Top bar | 8 | 9 | 5.64 | 0.4 | 20 |

Total |
140 |

**Summary of one-way slab reinforcement**

- Longer span/ shorter span equal to or greater than 2
- Load travel along a shorter span
- The main bar is a shorter span
- Supported by two sides
- Supported by all sides in continuous slab

**FAQ**

**Ques:1.**How is reinforcement provided to the slab

**Ans:** In one way slab main bar reinforcement is parallel to the shorter span and the bar provided to the longer span is called the distribution bar in the two-way slab, the main reinforcement is provided in both directions.

**Ques:2**.What is the minimum reinforcement in the slab

**Ans: **The steel reinforcement in the slab should not be less than 0.15% and in the case of the column it should not be less than 0.8%

**Ques :** 3. How do you read slab reinforcement details

**Ans:** With the help of drawing by given data of the slab dimension we used to read slab reinforcement and we have to find out some of the detail like

- Weight of main bars
- Weight of distribution bars
- Weight of top bars

After getting these data we used them to prepare a bar bending schedule to read it properly.
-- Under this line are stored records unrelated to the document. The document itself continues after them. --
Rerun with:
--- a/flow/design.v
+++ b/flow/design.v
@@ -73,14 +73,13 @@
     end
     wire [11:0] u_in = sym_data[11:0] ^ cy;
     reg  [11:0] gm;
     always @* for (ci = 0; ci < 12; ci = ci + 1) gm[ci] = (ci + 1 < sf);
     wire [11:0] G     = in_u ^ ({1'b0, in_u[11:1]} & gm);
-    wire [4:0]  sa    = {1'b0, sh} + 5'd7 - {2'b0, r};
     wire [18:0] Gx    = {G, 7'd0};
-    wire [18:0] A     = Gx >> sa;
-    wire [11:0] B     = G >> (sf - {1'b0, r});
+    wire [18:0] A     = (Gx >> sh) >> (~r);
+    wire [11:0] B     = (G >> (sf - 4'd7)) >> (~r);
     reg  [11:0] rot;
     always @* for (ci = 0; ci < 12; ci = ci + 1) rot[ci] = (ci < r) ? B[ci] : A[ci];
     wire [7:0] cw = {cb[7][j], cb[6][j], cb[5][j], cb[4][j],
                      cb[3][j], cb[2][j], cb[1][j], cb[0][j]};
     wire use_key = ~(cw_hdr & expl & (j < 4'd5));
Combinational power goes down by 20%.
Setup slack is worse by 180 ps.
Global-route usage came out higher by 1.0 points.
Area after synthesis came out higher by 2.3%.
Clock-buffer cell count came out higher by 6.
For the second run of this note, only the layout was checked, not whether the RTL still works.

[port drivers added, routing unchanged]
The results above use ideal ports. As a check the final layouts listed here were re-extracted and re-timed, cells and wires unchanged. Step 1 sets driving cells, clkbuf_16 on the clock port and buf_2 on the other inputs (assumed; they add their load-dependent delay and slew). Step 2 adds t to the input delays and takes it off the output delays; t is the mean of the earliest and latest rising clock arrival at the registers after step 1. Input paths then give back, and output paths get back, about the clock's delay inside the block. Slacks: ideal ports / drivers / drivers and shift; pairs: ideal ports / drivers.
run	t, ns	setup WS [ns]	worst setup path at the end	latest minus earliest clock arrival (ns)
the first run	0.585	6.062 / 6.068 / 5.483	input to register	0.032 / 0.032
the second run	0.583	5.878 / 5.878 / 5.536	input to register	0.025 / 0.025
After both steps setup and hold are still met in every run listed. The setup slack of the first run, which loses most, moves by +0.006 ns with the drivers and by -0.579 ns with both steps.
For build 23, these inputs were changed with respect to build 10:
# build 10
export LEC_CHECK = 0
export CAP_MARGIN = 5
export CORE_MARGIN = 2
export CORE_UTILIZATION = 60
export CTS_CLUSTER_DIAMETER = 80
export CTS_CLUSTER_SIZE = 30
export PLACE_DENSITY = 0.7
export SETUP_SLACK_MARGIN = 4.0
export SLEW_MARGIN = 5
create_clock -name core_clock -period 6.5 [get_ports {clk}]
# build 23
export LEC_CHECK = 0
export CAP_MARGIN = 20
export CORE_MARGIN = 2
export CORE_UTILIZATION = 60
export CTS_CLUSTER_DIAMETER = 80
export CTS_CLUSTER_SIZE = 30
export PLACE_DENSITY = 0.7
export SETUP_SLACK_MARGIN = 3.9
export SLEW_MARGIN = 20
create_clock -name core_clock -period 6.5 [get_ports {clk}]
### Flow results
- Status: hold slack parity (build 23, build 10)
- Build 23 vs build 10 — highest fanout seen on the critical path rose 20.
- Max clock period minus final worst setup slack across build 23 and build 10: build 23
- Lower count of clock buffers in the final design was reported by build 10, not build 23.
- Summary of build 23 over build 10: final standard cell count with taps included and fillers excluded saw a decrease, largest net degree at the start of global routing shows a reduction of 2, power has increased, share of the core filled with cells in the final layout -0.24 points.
From an optimization exercise on the open Yosys and OpenROAD flow, aimed at small area, a short achievable clock period and few clock cycles; shortcuts taken in it are not production practice.
Function was checked by simulation only, so behaviour that the tests miss may differ from the original.

--- flow/config.mk ---
export PLATFORM = sky130hd
export DESIGN_NAME = pid_f32_core
export DESIGN_NICKNAME = pid_f32_core
export VERILOG_FILES = /design/flow/design.v
export SDC_FILE = /design/flow/constraint.sdc
export NUM_CORES = 4
export LEC_CHECK = 0
export ABC_AREA = 1
export CAP_MARGIN = 20
export CELL_PAD_IN_SITES_GLOBAL_PLACEMENT = 2
export CORE_MARGIN = 2
export CORE_UTILIZATION = 55
export CTS_CLUSTER_DIAMETER = 100
export CTS_CLUSTER_SIZE = 30
export PLACE_DENSITY = 0.68
export SLEW_MARGIN = 20
--- flow/design.v ---
module lzc24 (
    input  wire [23:0] x,
    output reg  [4:0]  n
);
    integer i;
    always @* begin
        n = 5'd24;
        for (i = 0; i < 24; i = i + 1)
            if (x[i]) n = 5'd23 - i[4:0];
    end
endmodule
module booth24 (
    input  wire [23:0] a,
    input  wire [23:0] b,
    output wire [47:0] p
);
    wire [26:0]  bb = {2'b00, b, 1'b0};
    wire [623:0] rr;
    wire [47:0]  sv;
    genvar j;
    generate
        for (j = 0; j < 13; j = j + 1) begin : g
            wire        b1  = bb[2*j+2];
            wire        b0  = bb[2*j+1];
            wire        bm  = bb[2*j];
            wire        one = b0 ^ bm;
            wire        two = (b1 & ~b0 & ~bm) | (~b1 & b0 & bm);
            wire [24:0] sel = ({25{one}} & {1'b0, a}) | ({25{two}} & {a, 1'b0});
            wire [25:0] row = {~b1, sel ^ {25{b1}}};
            wire [47:0] rs  = {22'd0, row} << (2*j);
            assign rr[48*j +: 48] = rs;
            assign sv[2*j]   = b1;
            assign sv[2*j+1] = 1'b0;
        end
    endgenerate
    assign sv[47:26] = 22'd0;
    assign p = rr[0 +: 48] + rr[48 +: 48] + rr[96 +: 48] + rr[144 +: 48]
             + rr[192 +: 48] + rr[240 +: 48] + rr[288 +: 48] + rr[336 +: 48]
             + rr[384 +: 48] + rr[432 +: 48] + rr[480 +: 48] + rr[528 +: 48]
             + rr[576 +: 48] + sv + 48'h555556000000;
endmodule
module fp_mul (
    input  wire [31:0] a,
    input  wire [31:0] b,
    output wire [31:0] y
);
    wire        s   = a[31] ^ b[31];
    wire        ad  = a[30:23] == 8'd0;
    wire        bd  = b[30:23] == 8'd0;
    wire [23:0] ma  = {~ad, a[22:0]};
    wire [23:0] mb  = {~bd, b[22:0]};
    wire        zero = (a[30:0] == 31'd0) || (b[30:0] == 31'd0) || (ad && bd);
    wire [47:0] p;
    booth24 u_p (.a(ma), .b(mb), .p(p));
    wire [4:0]  lz;
    lzc24 u_lz (.x(ad ? ma : mb), .n(lz));
    wire [4:0]  lz0 = (ad || bd) ? lz : 5'd0;    
    wire signed [10:0] e  = $signed({3'd0, a[30:24], a[23] | ad})
                          + $signed({3'd0, b[30:24], b[23] | bd})
                          - 11'sd127 - $signed({6'd0, lz0});
    wire        nrm = e > 11'sd0;
    wire signed [10:0] sh0 = nrm ? 11'sd23 - $signed({6'd0, lz0})
                                 : 11'sd151 - $signed({3'd0, a[30:24], a[23] | ad})
                                            - $signed({3'd0, b[30:24], b[23] | bd});
    wire [5:0]  sh  = (sh0 > 11'sd50) ? 6'd50 : sh0[5:0];
    wire [49:0] px  = {p, 2'b00};
    wire [49:0] w   = px >> sh;
    wire        lost = |(px & ~({50{1'b1}} << sh));
    wire        top = w[26];
    wire [23:0] m   = top ? w[26:3] : w[25:2];
    wire        g   = top ? w[2] : w[1];
    wire        st  = lost | w[0] | (top & w[1]);
    wire [7:0]  ef  = !nrm ? {7'd0, m[23]} : top ? e[7:0] + 8'd1 : e[7:0];
    wire        inc = g & (st | m[0]);
    wire [30:0] pk  = {ef, m[22:0]} + {30'd0, inc};
    assign y = zero ? {s, 31'd0} : {s, pk};
endmodule
module fp_tail (
    input  wire               sign,
    input  wire signed [10:0] e,
    input  wire [23:0]        m,
    input  wire               g,
    input  wire               st,
    output wire [31:0]        y
);
    wire        sub  = e < 11'sd1;
    wire [10:0] rs0  = 11'd1 - e;
    wire [4:0]  rs   = !sub ? 5'd0 : (rs0 > 11'd26) ? 5'd26 : rs0[4:0];
    wire [25:0] w    = {m, g, 1'b0};
    wire [25:0] ws   = w >> rs;
    wire        lost = |(w & ~({26{1'b1}} << rs));
    wire [23:0] mm   = ws[25:2];
    wire        gg   = ws[1];
    wire        ss   = st | ws[0] | lost;
    wire        inc  = gg & (ss | mm[0]);
    wire [30:0] pk   = {mm[23] ? e[7:0] : 8'd0, mm[22:0]} + {30'd0, inc};
    assign y = {sign, pk};
endmodule
module fp_div100 (
    input  wire [31:0] a,
    output wire [31:0] y
);
    wire        ad  = a[30:23] == 8'd0;
    wire [23:0] ma  = {~ad, a[22:0]};
    wire [48:0] m49 = {25'd0, ma};
    wire [48:0] pr  = (m49 << 24) + (m49 << 22) + (m49 << 19) + (m49 << 4) + (m49 << 2) + m49
                    - (m49 << 14) - (m49 << 12) - (m49 << 9);
    wire [19:0] qi  = pr[48:29];
    wire [4:0]  ri  = ma[4:0] - qi[4:0] * 5'd25;
    reg  [6:0]  qf;
    always @* begin
        case (ri)
            5'd0:  qf = 7'd0;    5'd1:  qf = 7'd5;    5'd2:  qf = 7'd10;
            5'd3:  qf = 7'd15;   5'd4:  qf = 7'd20;   5'd5:  qf = 7'd25;
            5'd6:  qf = 7'd30;   5'd7:  qf = 7'd35;   5'd8:  qf = 7'd40;
            5'd9:  qf = 7'd46;   5'd10: qf = 7'd51;   5'd11: qf = 7'd56;
            5'd12: qf = 7'd61;   5'd13: qf = 7'd66;   5'd14: qf = 7'd71;
            5'd15: qf = 7'd76;   5'd16: qf = 7'd81;   5'd17: qf = 7'd87;
            5'd18: qf = 7'd92;   5'd19: qf = 7'd97;   5'd20: qf = 7'd102;
            5'd21: qf = 7'd107;  5'd22: qf = 7'd112;  5'd23: qf = 7'd117;
            default: qf = 7'd122;
        endcase
    end
    wire [26:0] q   = {qi, qf};
    wire        top = q[26];
    wire signed [10:0] eq = $signed({3'd0, a[30:24], a[23] | ad}) - 11'sd7
                          + (top ? 11'sd1 : 11'sd0);
    wire [23:0] m0  = top ? q[26:3] : q[25:2];
    wire        g0  = top ? q[2] : q[1];
    wire        s0  = (top ? (|q[1:0]) : q[0]) | (ri != 5'd0);
    fp_tail u_t (.sign(a[31]), .e(eq), .m(m0), .g(g0), .st(s0), .y(y));
endmodule
module lzc27 (
    input  wire [26:0] x,
    output reg  [4:0]  n
);
    integer i;
    always @* begin
        n = 5'd27;
        for (i = 0; i < 27; i = i + 1)
            if (x[i]) n = 5'd26 - i[4:0];
    end
endmodule
module fp_add (
    input  wire [31:0] a,
    input  wire [31:0] b,
    output wire [31:0] y,
    output wire [30:0] pre,
    output wire        rinc
);
    wire        swap = b[30:0] > a[30:0];
    wire [31:0] x    = swap ? b : a;
    wire [31:0] z    = swap ? a : b;
    wire        xd   = x[30:23] == 8'd0;
    wire        zd   = z[30:23] == 8'd0;
    wire [7:0]  ex   = {x[30:24], x[23] | xd};
    wire [7:0]  ez   = {z[30:24], z[23] | zd};
    wire [23:0] mx   = {~xd, x[22:0]};
    wire [23:0] mz   = {~zd, z[22:0]};
    wire [7:0]  ea   = {a[30:24], a[23] | (a[30:23] == 8'd0)};
    wire [7:0]  eb   = {b[30:24], b[23] | (b[30:23] == 8'd0)};
    wire [7:0]  dab  = ea - eb;
    wire [7:0]  dba  = eb - ea;
    wire [7:0]  d    = swap ? dba : dab;
    wire        esub = x[31] ^ z[31];
    wire [4:0]  ds   = (d[7:5] != 3'd0) ? 5'd31 : d[4:0];
    wire [25:0] zext = {mz, 2'b00};
    wire [25:0] zsh  = zext >> ds;
    wire        stk  = |(zext & ~({26{1'b1}} << ds));
    wire [27:0] xs   = {1'b0, mx, 3'b000};
    wire [27:0] zs   = {1'b0, zsh, stk} ^ {28{esub}};
    wire [27:0] fs   = xs + zs + {27'd0, esub};
    wire [26:0] sent = (ex <= 8'd27) ? (27'h4000000 >> (ex - 8'd1)) : 27'd0;
    wire [4:0]  lz;
    lzc27 u_lz (.x(fs[26:0] | sent), .n(lz));
    wire [26:0] nsh  = fs[26:0] << lz;
    wire [23:0] m    = fs[27] ? fs[27:4] : nsh[26:3];
    wire        g    = fs[27] ? fs[3] : nsh[2];
    wire        st   = fs[27] ? (|fs[2:0]) : (|nsh[1:0]);
    wire [7:0]  e    = fs[27] ? ex + 8'd1 : ex - {3'd0, lz};
    wire        inc  = g & (st | m[0]);
    assign      pre  = {m[23] ? e : 8'd0, m[22:0]};
    assign      rinc = inc;
    wire [30:0] pk   = pre + {30'd0, inc};
    wire        zero = fs == 28'd0;
    assign y = {x[31] & !(zero & esub), pk};
endmodule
To know more please check the above-given information on how to calculate the quantity of steel in the slab

**Ques: 4**. What is the minimum thickness of the slab

**Ans: **The minimum thickness of the slab should be 125mm

**Ques:5.**What is the main bar in the slab

**Ans: **The reinforcement bar is placed at the tension zone of the slab to resist the bending moment and transfer the superimposed load to the support that is provided to the slab.

**Ques:6**.Can we use a 10mm bar in the slab

**Ans:** Yes can but there is also depends on reinforcement bars. according to the IS 456:2000, in the RCC slab, the minimum diameter of the main bar should not be less than 8mm (HYSD ) and 10 mm ( plain bar ).

**Ques:7**.Which mm bar can use

**Ans:** Bars less than 6 mm and more than 18 mm can not use

**Ques:8.** IS code for reinforcement bar

**Ans: **IS 456: 2000

**Ques:9**.What is minimum reinforcement

**Ans: **The minimum amount of reinforcement is defined as that for which “peak load at first concrete cracking” and “ultimate load after steel yielding” are equal. In this way, any brittle behavior is avoided as well as any localized failure, if the member is not over-reinforced.